Extracted material:

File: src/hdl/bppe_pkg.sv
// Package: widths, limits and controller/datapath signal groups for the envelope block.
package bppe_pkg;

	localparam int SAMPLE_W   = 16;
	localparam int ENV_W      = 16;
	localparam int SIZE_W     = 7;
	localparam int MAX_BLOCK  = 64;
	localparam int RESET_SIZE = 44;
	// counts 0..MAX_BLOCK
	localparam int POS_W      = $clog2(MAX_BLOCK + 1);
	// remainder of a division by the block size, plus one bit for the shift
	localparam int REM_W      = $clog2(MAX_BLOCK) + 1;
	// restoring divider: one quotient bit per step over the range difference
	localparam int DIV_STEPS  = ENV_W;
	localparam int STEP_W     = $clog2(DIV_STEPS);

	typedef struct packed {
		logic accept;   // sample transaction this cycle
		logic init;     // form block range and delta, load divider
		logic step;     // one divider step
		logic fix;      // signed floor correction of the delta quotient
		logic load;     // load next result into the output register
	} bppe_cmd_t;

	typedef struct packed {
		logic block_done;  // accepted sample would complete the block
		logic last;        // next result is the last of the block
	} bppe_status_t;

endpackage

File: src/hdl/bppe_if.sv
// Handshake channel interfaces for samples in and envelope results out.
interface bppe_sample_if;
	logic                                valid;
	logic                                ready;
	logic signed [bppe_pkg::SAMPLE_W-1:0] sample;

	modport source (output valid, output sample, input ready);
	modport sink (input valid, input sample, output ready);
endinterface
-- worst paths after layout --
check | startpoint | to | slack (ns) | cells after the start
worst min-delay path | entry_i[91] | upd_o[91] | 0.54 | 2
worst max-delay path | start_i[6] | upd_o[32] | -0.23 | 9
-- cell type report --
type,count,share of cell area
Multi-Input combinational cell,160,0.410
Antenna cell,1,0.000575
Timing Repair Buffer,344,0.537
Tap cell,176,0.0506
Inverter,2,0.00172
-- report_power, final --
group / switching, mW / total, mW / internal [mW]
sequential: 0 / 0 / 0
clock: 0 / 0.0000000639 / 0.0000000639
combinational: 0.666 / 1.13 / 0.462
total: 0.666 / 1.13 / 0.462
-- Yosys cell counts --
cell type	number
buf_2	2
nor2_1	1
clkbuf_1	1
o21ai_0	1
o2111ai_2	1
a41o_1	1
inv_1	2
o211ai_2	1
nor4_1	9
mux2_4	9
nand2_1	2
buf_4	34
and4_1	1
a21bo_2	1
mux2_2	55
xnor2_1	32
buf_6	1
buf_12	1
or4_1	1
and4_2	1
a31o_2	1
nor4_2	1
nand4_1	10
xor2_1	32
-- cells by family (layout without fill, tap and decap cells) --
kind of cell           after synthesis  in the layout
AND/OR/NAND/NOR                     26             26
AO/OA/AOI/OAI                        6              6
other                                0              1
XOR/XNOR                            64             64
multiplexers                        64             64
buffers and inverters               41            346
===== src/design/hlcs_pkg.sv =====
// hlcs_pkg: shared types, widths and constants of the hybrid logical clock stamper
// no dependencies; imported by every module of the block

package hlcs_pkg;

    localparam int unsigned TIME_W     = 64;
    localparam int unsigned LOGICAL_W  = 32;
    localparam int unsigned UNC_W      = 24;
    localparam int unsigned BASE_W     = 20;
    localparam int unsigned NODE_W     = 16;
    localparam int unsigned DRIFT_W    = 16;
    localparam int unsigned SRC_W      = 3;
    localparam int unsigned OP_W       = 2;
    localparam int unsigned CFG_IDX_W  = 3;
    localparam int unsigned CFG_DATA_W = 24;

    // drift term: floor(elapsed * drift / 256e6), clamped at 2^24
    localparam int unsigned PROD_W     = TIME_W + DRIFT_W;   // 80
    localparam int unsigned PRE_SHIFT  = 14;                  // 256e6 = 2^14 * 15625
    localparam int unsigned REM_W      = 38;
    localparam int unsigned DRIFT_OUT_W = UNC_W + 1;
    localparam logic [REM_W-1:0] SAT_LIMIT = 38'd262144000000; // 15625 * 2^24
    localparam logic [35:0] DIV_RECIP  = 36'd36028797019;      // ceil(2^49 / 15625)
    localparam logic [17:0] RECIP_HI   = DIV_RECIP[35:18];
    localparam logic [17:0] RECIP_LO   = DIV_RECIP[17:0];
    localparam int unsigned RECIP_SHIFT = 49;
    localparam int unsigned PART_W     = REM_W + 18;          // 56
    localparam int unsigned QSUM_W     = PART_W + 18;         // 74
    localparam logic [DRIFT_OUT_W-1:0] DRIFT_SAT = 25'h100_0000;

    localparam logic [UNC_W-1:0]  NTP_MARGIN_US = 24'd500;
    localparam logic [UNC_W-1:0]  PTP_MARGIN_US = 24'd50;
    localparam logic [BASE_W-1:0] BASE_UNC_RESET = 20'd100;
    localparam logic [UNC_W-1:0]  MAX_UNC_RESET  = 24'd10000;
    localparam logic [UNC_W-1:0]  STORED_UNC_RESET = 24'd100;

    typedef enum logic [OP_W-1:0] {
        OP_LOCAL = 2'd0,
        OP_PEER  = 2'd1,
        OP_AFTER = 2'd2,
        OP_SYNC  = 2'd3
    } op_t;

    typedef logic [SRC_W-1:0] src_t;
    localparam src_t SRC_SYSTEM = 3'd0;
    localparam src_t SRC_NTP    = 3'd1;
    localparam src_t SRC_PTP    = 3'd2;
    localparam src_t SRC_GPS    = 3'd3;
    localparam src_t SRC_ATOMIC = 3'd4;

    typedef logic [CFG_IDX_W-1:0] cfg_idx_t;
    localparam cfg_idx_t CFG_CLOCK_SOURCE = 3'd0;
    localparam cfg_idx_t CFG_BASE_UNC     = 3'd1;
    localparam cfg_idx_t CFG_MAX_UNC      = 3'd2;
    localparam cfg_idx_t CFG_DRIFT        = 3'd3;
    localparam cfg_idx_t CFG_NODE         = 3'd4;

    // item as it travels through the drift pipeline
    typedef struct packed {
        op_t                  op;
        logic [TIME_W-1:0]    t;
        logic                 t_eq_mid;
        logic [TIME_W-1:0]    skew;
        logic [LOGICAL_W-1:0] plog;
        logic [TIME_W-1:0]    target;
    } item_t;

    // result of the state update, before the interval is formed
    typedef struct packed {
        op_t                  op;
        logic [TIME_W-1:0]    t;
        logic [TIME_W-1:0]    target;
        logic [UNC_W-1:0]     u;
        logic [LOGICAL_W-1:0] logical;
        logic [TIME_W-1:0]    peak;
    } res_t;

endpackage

Task to complete:
Copy out every line from the data above in which the word "delay" occurs.

Answer to this task:
worst min-delay path | entry_i[91] | upd_o[91] | 0.54 | 2
worst max-delay path | start_i[6] | upd_o[32] | -0.23 | 9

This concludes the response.